Due to a large comment, the developer hasn't seen the above unfinished conditional operator. The remaining else keyword forms the else if construction with the condition below, which most likely changes the original logic.

V519 The 'ScoresPresent' variable is assigned values twice successively. Perhaps this is a mistake. Check lines: 539, 541. INIT.CPP 541

bool Init_Game(int , char *[])
{
  ....
  ScoresPresent = false;
//if (CCFileClass("SCORES.MIX").Is_Available()) {
    ScoresPresent = true;
    if (!ScoreMix) {
      ScoreMix = new MixFileClass("SCORES.MIX");
      ThemeClass::Scan();
    }
//}

Another potential defect due to incomplete refactoring. Now it is unclear whether the ScoresPresent variable should be set to true or false.

Memory release errors

V611 The memory was allocated using 'new T[]' operator but was released using the 'delete' operator. Consider inspecting this code. It's probably better to use 'delete [] poke_data;'. CCDDE.CPP 410

BOOL Send_Data_To_DDE_Server (char *data, int length, int packet_type)
{
  ....
  char *poke_data = new char [length + 2*sizeof(int)]; // <=
  ....
  if(DDE_Class->Poke_Server( .... ) == FALSE) {
    CCDebugString("C&C95 - POKE failed!\n");
    DDE_Class->Close_Poke_Connection();
    delete poke_data;                                  // <=
    return (FALSE);
  }

  DDE_Class->Close_Poke_Connection();

  delete poke_data;                                    // <=

  return (TRUE);
}

The analyzer found an error related to the fact that memory can be allocated and released in incompatible ways. To free up memory allocated for an array, the delete[] operator should have been used instead of delete.

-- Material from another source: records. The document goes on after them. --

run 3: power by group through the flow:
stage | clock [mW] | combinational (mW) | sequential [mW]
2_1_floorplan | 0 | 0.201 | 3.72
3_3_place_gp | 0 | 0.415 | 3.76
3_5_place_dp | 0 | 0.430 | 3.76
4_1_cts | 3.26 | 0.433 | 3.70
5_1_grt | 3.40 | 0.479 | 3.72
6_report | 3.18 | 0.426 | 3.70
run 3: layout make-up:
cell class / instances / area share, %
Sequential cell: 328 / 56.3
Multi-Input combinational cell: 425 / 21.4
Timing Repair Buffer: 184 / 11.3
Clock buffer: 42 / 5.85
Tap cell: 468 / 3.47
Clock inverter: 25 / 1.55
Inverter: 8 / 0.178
===== src/rtl/mmx_exec_stage.sv =====
// mmx_exec_stage: two-stage MMX execute/writeback pipeline around an external SIMD unit
module mmx_exec_stage #(
  parameter int NREGS = 8,
  parameter int WIDTH = 64
) (
  input  logic                     clk,
  input  logic                     reset_n,
  input  logic                     in_valid,
  output logic                     in_ready,
  input  logic [2:0]               in_op,
  input  logic [$clog2(NREGS)-1:0] in_dst,
  input  logic [$clog2(NREGS)-1:0] in_src,
  input  logic                     in_src_mem,
  input  logic [WIDTH-1:0]         in_mem_data,
  input  logic                     flush,
  output logic [WIDTH-1:0]         simd_mm,
  output logic [WIDTH-1:0]         simd_mm64,
  output logic [2:0]               simd_op,
  input  logic [WIDTH-1:0]         simd_out,
  output logic                     wb_valid,
  input  logic                     wb_ready,
  output logic [$clog2(NREGS)-1:0] wb_reg,
  output logic [WIDTH-1:0]         wb_data,
  output logic                     illegal_op
);
  localparam int AW = $clog2(NREGS);

  logic             r_e_valid, r_e_mem, r_wb_valid, r_ill;
  logic [2:0]       r_e_op;
  logic [AW-1:0]    r_e_dst, r_e_src, r_wb_reg;
  logic [WIDTH-1:0] r_e_data, r_wb_data;
  logic [WIDTH-1:0] r_mm [NREGS];
  logic             w_w_adv, w_e_adv, w_e_go, w_take, w_acc, w_ill;

  assign w_w_adv    = r_wb_valid & wb_ready;
  assign w_e_adv    = r_e_valid & (!r_wb_valid | w_w_adv);
  assign w_e_go     = w_e_adv & !flush;
  assign in_ready   = !r_e_valid | w_e_adv;
  assign w_take     = in_valid & in_ready & !flush;
  assign w_acc      = w_take & (in_op <= 3'd4);
  assign w_ill      = w_take & (in_op > 3'd4);
  assign simd_op    = r_e_op;
  assign simd_mm    = (r_wb_valid && r_wb_reg == r_e_dst) ? r_wb_data : r_mm[r_e_dst];
  assign simd_mm64  = r_e_mem ? r_e_data :
                      (r_wb_valid && r_wb_reg == r_e_src) ? r_wb_data : r_mm[r_e_src];
  assign wb_valid   = r_wb_valid;
  assign wb_reg     = r_wb_reg;
  assign wb_data    = r_wb_data;
  assign illegal_op = r_ill;

  // E stage: capture accepted legal op; flush kills it, advancing into W empties it
  always_ff @(posedge clk or negedge reset_n) begin
    if (!reset_n) begin
      r_e_valid <= 1'b0;
      r_e_op    <= '0;
      r_e_dst   <= '0;
      r_e_src   <= '0;
      r_e_mem   <= 1'b0;
      r_e_data  <= '0;
    end else begin
      r_e_valid <= !flush & (w_acc | (r_e_valid & !w_e_adv));
      if (w_acc) begin
        r_e_op   <= in_op;
        r_e_dst  <= in_dst;
        r_e_src  <= in_src;
        r_e_mem  <= in_src_mem;
        r_e_data <= in_mem_data;
      end
    end
  end

  // W stage: hold SIMD result until retired; a flushed E op never reaches W
  always_ff @(posedge clk or negedge reset_n) begin
    if (!reset_n) begin
      r_wb_valid <= 1'b0;
      r_wb_reg   <= '0;
      r_wb_data  <= '0;
      r_ill      <= 1'b0;
    end else begin
      r_wb_valid <= w_e_go | (r_wb_valid & !wb_ready);
      r_ill      <= w_ill;
      if (w_e_go) begin
        r_wb_reg  <= r_e_dst;
        r_wb_data <= simd_out;
      end
    end
  end

  // Register file: written only when W retires
  always_ff @(posedge clk or negedge reset_n) begin
    if (!reset_n) begin
      for (int i = 0; i < NREGS; i++) r_mm[i] <= '0;
    end else if (w_w_adv) begin
      r_mm[r_wb_reg] <= r_wb_data;
    end
  end
endmodule
===== src/rtl/mux4_rr_arbiter_pkg.sv =====
// Shared definitions for the 4-way round-robin mux arbiter: requester count,
// select width, FSM state encoding and a one-hot helper.
package mux4_rr_arbiter_pkg;

  localparam int NUM_REQ = 4;
  localparam int SEL_W   = 2;

  typedef enum logic {
    IDLE  = 1'b0,
    GRANT = 1'b1
  } state_t;

  function automatic logic [NUM_REQ-1:0] onehot(input logic [SEL_W-1:0] idx);
    return NUM_REQ'(1) << idx;
  endfunction

endpackage


===== src/rtl/mux4_rr_arbiter_pick.sv =====
// Combinational rotate-priority encoder: returns the first set bit of eff
// scanning ptr, ptr+1, ... with wrap-around.
module rr_pick4
  import mux4_rr_arbiter_pkg::*;
(
  input  logic [NUM_REQ-1:0] eff,
  input  logic [SEL_W-1:0]   ptr,
  output logic               found,
  output logic [SEL_W-1:0]   idx
);

  logic [SEL_W-1:0] cand;

  // Walk from the farthest offset down so the closest requester to ptr wins.
  always_comb begin
    found = 1'b0;
    idx   = ptr;
    cand  = ptr;
    for (int k = NUM_REQ - 1; k >= 0; k--) begin
      cand = ptr + SEL_W'(k);
      if (eff[cand]) begin
        found = 1'b1;
        idx   = cand;
      end
    end
  end

endmodule
**src/rtl/reg_bus_arbiter.sv**
```systemverilog
// Round-robin arbiter and four-phase transfer sequencer for the shared register bus.
// One single-register read or write per grant: IDLE -> SETUP -> XFER -> DONE -> IDLE.
module reg_bus_arbiter #(
  parameter int DW    = 18,
  parameter int AW    = 3,
  parameter int N_REQ = 4
) (
  input  logic                clk,
  input  logic                rst,
  input  logic [N_REQ-1:0]    req,
  input  logic [N_REQ-1:0]    wr,
  input  logic [N_REQ*AW-1:0] addr_in,
  input  logic [N_REQ*DW-1:0] wdata_in,
  input  logic [DW-1:0]       bus_in,
  output logic [N_REQ-1:0]    gnt,
  output logic [N_REQ-1:0]    done,
  output logic [DW-1:0]       rdata,
  output logic [AW-1:0]       reg_addr,
  output logic                swap1,
  output logic                reg_we,
  output logic [DW-1:0]       reg_wdata
);

  localparam int PW   = (N_REQ > 1) ? $clog2(N_REQ) : 1;
  localparam int SUMW = PW + 1;

  typedef enum logic [1:0] {IDLE, SETUP, XFER, DONE} state_t;

  state_t          state_reg, state_next;
  logic [PW-1:0]   ptr_reg;
  logic [PW-1:0]   sel_reg;
  logic            wr_reg;
  logic [AW-1:0]   addr_reg;
  logic [DW-1:0]   wdata_reg;
  logic [DW-1:0]   rdata_reg;

  logic [PW-1:0]      pick;
  logic               found;
  logic               take;
  logic [2*N_REQ-1:0] req_dbl;
  logic [N_REQ-1:0]   req_rot;
  logic [SUMW-1:0]    sum;
  logic [SUMW-1:0]    ptr_sum;
  logic [PW-1:0]      ptr_next;

  // Rotate requests so bit 0 is the current highest-priority requester,
  // then map the first set offset back to an absolute index modulo N_REQ.
  always_comb begin
    req_dbl = {req, req} >> ptr_reg;
    req_rot = req_dbl[N_REQ-1:0];
    pick    = '0;
    found   = 1'b0;
    sum     = '0;
    for (int k = 0; k < N_REQ; k++) begin
      if (!found && req_rot[k]) begin
        found = 1'b1;
        sum   = {1'b0, ptr_reg} + SUMW'(k);
        if (sum >= SUMW'(N_REQ)) begin
          sum = sum - SUMW'(N_REQ);
        end
        pick = sum[PW-1:0];
      end
    end
  end

  always_comb begin
    ptr_sum = {1'b0, sel_reg} + SUMW'(1);
    if (ptr_sum >= SUMW'(N_REQ)) begin
      ptr_sum = '0;
    end
    ptr_next = ptr_sum[PW-1:0];
  end

  assign take = (state_reg == IDLE) && found;

  always_comb begin
    state_next = state_reg;
    case (state_reg)
      IDLE:    if (found) state_next = SETUP;
      SETUP:   state_next = XFER;
      XFER:    state_next = DONE;
      DONE:    state_next = IDLE;
      default: state_next = IDLE;
    endcase
  end

  always_ff @(posedge clk) begin
    if (rst) begin
      state_reg <= IDLE;
      ptr_reg   <= '0;
      sel_reg   <= '0;
      wr_reg    <= 1'b0;
      addr_reg  <= '0;
      wdata_reg <= '0;
      rdata_reg <= '0;
    end else begin
      state_reg <= state_next;
      if (take) begin
        sel_reg   <= pick;
        wr_reg    <= wr[pick];
        addr_reg  <= addr_in[pick*AW +: AW];
        wdata_reg <= wdata_in[pick*DW +: DW];
      end
      if (state_reg == XFER && !wr_reg) begin
        rdata_reg <= bus_in;
      end
      if (state_reg == DONE) begin
        ptr_reg <= ptr_next;
      end
    end
  end

  generate
    for (genvar gi = 0; gi < N_REQ; gi++) begin : g_onehot
      assign gnt[gi]  = (state_reg != IDLE) && (sel_reg == PW'(gi));
      assign done[gi] = (state_reg == DONE) && (sel_reg == PW'(gi));
    end
  endgenerate

  // reg_addr keeps the last latched address while idle; the strobe is
  // suppressed on a reset cycle so an interrupted write never lands.
  assign reg_addr  = addr_reg;
  assign swap1     = ((state_reg == SETUP) || (state_reg == XFER)) && !wr_reg;
  assign reg_we    = (state_reg == XFER) && wr_reg && !rst;
  assign reg_wdata = reg_we ? wdata_reg : '0;
  assign rdata     = rdata_reg;

endmodule

```
## config.mk

```make
export PLATFORM = sky130hd
export DESIGN_NAME = clk_sel_ctrl
export DESIGN_NICKNAME = d
export VERILOG_FILES = /design/src/rtl/clk_sel_ctrl.sv
export SDC_FILE = /design/constraint.sdc
export NUM_CORES = 1
export LEC_CHECK = 0
export BUFFER_PORTS_ARGS = -buffer_cell sky130_fd_sc_hd__buf_2
export CAP_MARGIN = 20
export CORE_ASPECT_RATIO = 1.5
export CORE_UTILIZATION = 55
export DETAILED_ROUTE_END_ITERATION = 8
export PLACE_DENSITY = 0.75
export SLEW_MARGIN = 30
export SYNTH_ARGS = -nofsm -noshare
export SYNTH_HDL_FRONTEND = slang
export SYNTH_SLANG_ARGS = --single-unit
```

## constraint.sdc

```tcl
create_clock -name aclk -period 3 [get_ports aclk]
set_clock_uncertainty 0.1 [all_clocks]
set_input_delay 0.15 -clock aclk [delete_from_list [all_inputs] [get_ports aclk]]
set_output_delay 0.15 -clock aclk [all_outputs]
set_load 0.05 [all_outputs]
```

## src/rtl/clk_sel_ctrl.sv

```systemverilog
// clk_sel_ctrl: heartbeat-watched select sequencer for a 2:1 glitch-free clock mux (ports aclk/rst, hb_in1/2, sel_req handshake, selection, alive1/2, busy, done/err/failover pulses); define CLK_SEL_FAILOVER_EN for automatic failover
module clk_sel_ctrl #(
  parameter int TIMEOUT_CYCLES = 64,
  parameter int SETTLE_CYCLES = 16,
  parameter bit RESET_SEL = 1'b0
) (
  input  logic aclk,
  input  logic rst,
  input  logic hb_in1,
  input  logic hb_in2,
  input  logic sel_req_valid,
  input  logic sel_req,
  output logic sel_req_ready,
  output logic selection,
  output logic alive1,
  output logic alive2,
  output logic busy,
  output logic switch_done,
  output logic switch_err,
  output logic failover
);
  localparam int CW = $clog2(TIMEOUT_CYCLES + 1);
  localparam int SW = $clog2(SETTLE_CYCLES + 1);
  localparam logic [CW-1:0] TMAX = CW'(TIMEOUT_CYCLES);
  localparam logic [SW-1:0] SLOAD = SW'(SETTLE_CYCLES - 1);
  typedef enum logic {IDLE, SETTLE} state_t;
  state_t state;
  logic [1:0] hb_s0, hb_s1, hb_d, hb_edge, alive;
  logic [1:0][CW-1:0] wd_cnt;
  logic [SW-1:0] settle_cnt;
  logic fo_fire, accept;
  assign hb_edge = hb_s1 ^ hb_d;
  assign alive1 = alive[0];
  assign alive2 = alive[1];
`ifdef CLK_SEL_FAILOVER_EN
  assign fo_fire = state == IDLE && !alive[selection] && alive[~selection];
`else
  assign fo_fire = 1'b0;
`endif
  assign sel_req_ready = state == IDLE && !fo_fire;
  assign accept = sel_req_valid && sel_req_ready;
  always_ff @(posedge aclk) begin
    if (rst) begin
      hb_s0 <= '0;
      hb_s1 <= '0;
      hb_d <= '0;
      alive <= '0;
      wd_cnt <= {2{TMAX}};
    end else begin
      hb_s0 <= {hb_in2, hb_in1};
      hb_s1 <= hb_s0;
      hb_d <= hb_s1;
      for (int i = 0; i < 2; i++) begin
        wd_cnt[i] <= hb_edge[i] ? '0 : wd_cnt[i] == TMAX ? TMAX : wd_cnt[i] + CW'(1);
        alive[i] <= wd_cnt[i] < TMAX;
      end
    end
  end
  always_ff @(posedge aclk) begin
    if (rst) begin
      state <= IDLE;
      selection <= RESET_SEL;
      settle_cnt <= '0;
      busy <= 1'b0;
      switch_done <= 1'b0;
      switch_err <= 1'b0;
      failover <= 1'b0;
    end else begin
      switch_done <= 1'b0;
      switch_err <= 1'b0;
      failover <= 1'b0;
      if (state == IDLE) begin
        if (fo_fire) begin
          selection <= ~selection;
          failover <= 1'b1;
          state <= SETTLE;
          busy <= 1'b1;
          settle_cnt <= SLOAD;
        end else if (accept) begin
          if (sel_req == selection) begin
            switch_done <= 1'b1;
          end else if (alive[sel_req]) begin
            selection <= sel_req;
            state <= SETTLE;
            busy <= 1'b1;
            settle_cnt <= SLOAD;
          end else begin
            switch_err <= 1'b1;
          end
        end
      end else if (settle_cnt == '0) begin
        state <= IDLE;
        busy <= 1'b0;
        switch_done <= 1'b1;
      end else begin
        settle_cnt <= settle_cnt - SW'(1);
      end
    end
  end
endmodule
```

There were several such places, and all of them gradually harm the running application (game):

  • V611 The memory was allocated using 'new T[]' operator but was released using the 'delete' operator. Consider inspecting this code. It's probably better to use 'delete [] poke_data;'. CCDDE.CPP 416
  • V611 The memory was allocated using 'new T[]' operator but was released using the 'delete' operator. Consider inspecting this code. It's probably better to use 'delete [] temp_buffer;'. INIT.CPP 1302
  • V611 The memory was allocated using 'new T[]' operator but was released using the 'delete' operator. Consider inspecting this code. It's probably better to use 'delete [] progresspalette;'. MAPSEL.CPP 795
  • V611 The memory was allocated using 'new T[]' operator but was released using the 'delete' operator. Consider inspecting this code. It's probably better to use 'delete [] grey2palette;'. MAPSEL.CPP 796
  • V611 The memory was allocated using 'new T[]' operator but was released using the 'delete' operator. Consider inspecting this code. It's probably better to use 'delete [] poke_data;'. CCDDE.CPP 422
  • V611 The memory was allocated using 'new T[]' operator but was released using the 'delete' operator. Consider inspecting this code. It's probably better to use 'delete [] temp_buffer;'. INIT.CPP 1139

V772 Calling a 'delete' operator for a void pointer will cause undefined behavior. ENDING.CPP 254

void GDI_Ending(void)
{
  ....
  void * localpal = Load_Alloc_Data(CCFileClass("SATSEL.PAL"));
  ....
  delete [] localpal;
  ....
}

The delete and delete[] operators are separated for a reason. They perform different tasks to clear memory. When using an untyped pointer, the compiler doesn't know which data type the pointer is pointing to. In the C++ standard, the behavior of the compiler is uncertain.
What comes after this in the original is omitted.